TASK ITEM:
Look below for lines that hold the string "clock" and copy each one.

TASK MATERIAL:
-.-.-

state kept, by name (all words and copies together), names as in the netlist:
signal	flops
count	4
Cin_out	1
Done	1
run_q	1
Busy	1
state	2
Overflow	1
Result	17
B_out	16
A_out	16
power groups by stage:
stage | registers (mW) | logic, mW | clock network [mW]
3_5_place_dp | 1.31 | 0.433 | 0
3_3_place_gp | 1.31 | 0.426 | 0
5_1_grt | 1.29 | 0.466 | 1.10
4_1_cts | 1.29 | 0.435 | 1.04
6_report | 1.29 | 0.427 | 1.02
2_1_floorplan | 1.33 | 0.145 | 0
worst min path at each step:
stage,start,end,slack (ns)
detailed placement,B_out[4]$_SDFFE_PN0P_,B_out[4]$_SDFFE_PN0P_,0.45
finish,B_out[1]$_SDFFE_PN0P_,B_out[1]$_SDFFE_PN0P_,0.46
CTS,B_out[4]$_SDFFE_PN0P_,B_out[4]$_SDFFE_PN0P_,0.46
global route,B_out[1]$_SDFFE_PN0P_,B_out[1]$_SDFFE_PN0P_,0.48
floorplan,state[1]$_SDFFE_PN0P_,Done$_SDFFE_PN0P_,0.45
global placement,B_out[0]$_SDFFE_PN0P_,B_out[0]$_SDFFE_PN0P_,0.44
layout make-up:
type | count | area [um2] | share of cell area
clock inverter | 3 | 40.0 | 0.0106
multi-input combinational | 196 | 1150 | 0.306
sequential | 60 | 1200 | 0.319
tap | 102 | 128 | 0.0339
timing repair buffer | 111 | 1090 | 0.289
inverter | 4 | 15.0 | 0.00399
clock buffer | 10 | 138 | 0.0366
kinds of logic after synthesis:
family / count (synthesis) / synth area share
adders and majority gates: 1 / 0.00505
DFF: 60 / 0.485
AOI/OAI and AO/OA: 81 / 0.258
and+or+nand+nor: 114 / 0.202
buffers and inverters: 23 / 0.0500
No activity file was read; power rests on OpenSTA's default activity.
`src/rtl/dec_pkg.sv`:
```
// Shared state encoding, default sizes and entry layout for the one-hot decoder
// with skid buffer.
package dec_pkg;

  localparam int DEC_AW   = 5;
  localparam int DEC_NOUT = 32;
  localparam int DEC_CW   = 16;

  typedef enum logic [1:0] {
    EMPTY = 2'd0,
    ONE   = 2'd1,
    FULL  = 2'd2
  } dec_state_t;

  // Entry layout at the default sizes; the top rebuilds it at its own widths.
  typedef struct packed {
    logic [DEC_NOUT-1:0] onehot;
    logic [DEC_AW-1:0]   addr;
    logic                range_err;
  } dec_entry_t;

endpackage

```
`src/rtl/dec_onehot_comb.sv`:
```
// Combinational AW-to-NOUT one-hot decoder with enable gate and range flag.
// DEC_ONEHOT_ZERO_MASK_EN forces bit 0 low ($zero is never written).
module dec_onehot_comb
  import dec_pkg::*;
#(
  parameter int AW   = DEC_AW,
  parameter int NOUT = DEC_NOUT
) (
  input  logic [AW-1:0]   addr,
  input  logic            en,
  output logic [NOUT-1:0] onehot,
  output logic            range_err
);

  // One extra bit so NOUT == 2^AW is representable; the compare then folds to 0.
  localparam logic [AW:0] NOUT_W = (AW+1)'(NOUT);

  always_comb begin
    onehot    = '0;
    range_err = ({1'b0, addr} >= NOUT_W);
    for (int i = 0; i < NOUT; i++) begin
      onehot[i] = en & ({1'b0, addr} == (AW+1)'(i));
    end
`ifdef DEC_ONEHOT_ZERO_MASK_EN
    onehot[0] = 1'b0;
`else
    onehot[0] = en & ({1'b0, addr} == '0);
`endif
  end

endmodule

```
`src/rtl/dec_onehot_skid.sv`:
```
// Registered address-to-one-hot decoder with valid/ready on both sides and a
// 2-entry skid buffer. DEC_ONEHOT_ZERO_MASK_EN masks bit 0 in the decoder.
module dec_onehot_skid
  import dec_pkg::*;
#(
  parameter int AW   = DEC_AW,
  parameter int NOUT = DEC_NOUT,
  parameter int CW   = DEC_CW
) (
  input  logic            clk,
  input  logic            rst_n,
  input  logic            in_valid,
  output logic            in_ready,
  input  logic [AW-1:0]   in_addr,
  input  logic            in_en,
  output logic            out_valid,
  input  logic            out_ready,
  output logic [NOUT-1:0] out_onehot,
  output logic [AW-1:0]   out_addr,
  output logic            out_range_err,
  output logic [CW-1:0]   xfer_count
);

  typedef struct packed {
    logic [NOUT-1:0] onehot;
    logic [AW-1:0]   addr;
    logic            range_err;
  } entry_t;

  dec_state_t      state_q, state_d;
  entry_t          main_q, main_d, skid_q, skid_d, new_entry;
  logic [NOUT-1:0] dec_onehot;
  logic            dec_err;
  logic            in_ready_q;
  logic            accept, xfer;
  logic [CW-1:0]   count_q;

  // Decode once at the input so both buffer entries hold finished vectors.
  dec_onehot_comb #(
    .AW   (AW),
    .NOUT (NOUT)
  ) u_dec (
    .addr      (in_addr),
    .en        (in_en),
    .onehot    (dec_onehot),
    .range_err (dec_err)
  );

  assign new_entry = {dec_onehot, in_addr, dec_err};

  always_comb begin
    state_d = state_q;
    main_d  = main_q;
    skid_d  = skid_q;
    accept  = in_valid & in_ready_q;
    xfer    = (state_q != EMPTY) & out_ready;
    case (state_q)
      EMPTY: begin
        if (accept) begin
          main_d  = new_entry;
          state_d = ONE;
        end
      end
      ONE: begin
        if (accept && xfer) begin
          main_d = new_entry;
        end else if (accept) begin
          skid_d  = new_entry;
          state_d = FULL;
        end else if (xfer) begin
          state_d = EMPTY;
        end
      end
      FULL: begin
        if (xfer) begin
          main_d  = skid_q;
          state_d = ONE;
        end
      end
      default: state_d = EMPTY;
    endcase
  end

  // in_ready is registered from the next state so out_ready never reaches it combinationally.
  always_ff @(posedge clk or negedge rst_n) begin
    if (!rst_n) begin
      state_q    <= EMPTY;
      main_q     <= '0;
      skid_q     <= '0;
      in_ready_q <= 1'b1;
      count_q    <= '0;
    end else begin
      state_q    <= state_d;
      main_q     <= main_d;
      skid_q     <= skid_d;
      in_ready_q <= (state_d != FULL);
      if (xfer) count_q <= count_q + CW'(1);
    end
  end

  assign in_ready      = in_ready_q;
  assign out_valid     = (state_q != EMPTY);
  assign out_onehot    = main_q.onehot;
  assign out_addr      = main_q.addr;
  assign out_range_err = main_q.range_err;
  assign xfer_count    = count_q;

endmodule
```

-.-.-

EXERCISE RESPONSE:
stage | registers (mW) | logic, mW | clock network [mW]
clock inverter | 3 | 40.0 | 0.0106
clock buffer | 10 | 138 | 0.0366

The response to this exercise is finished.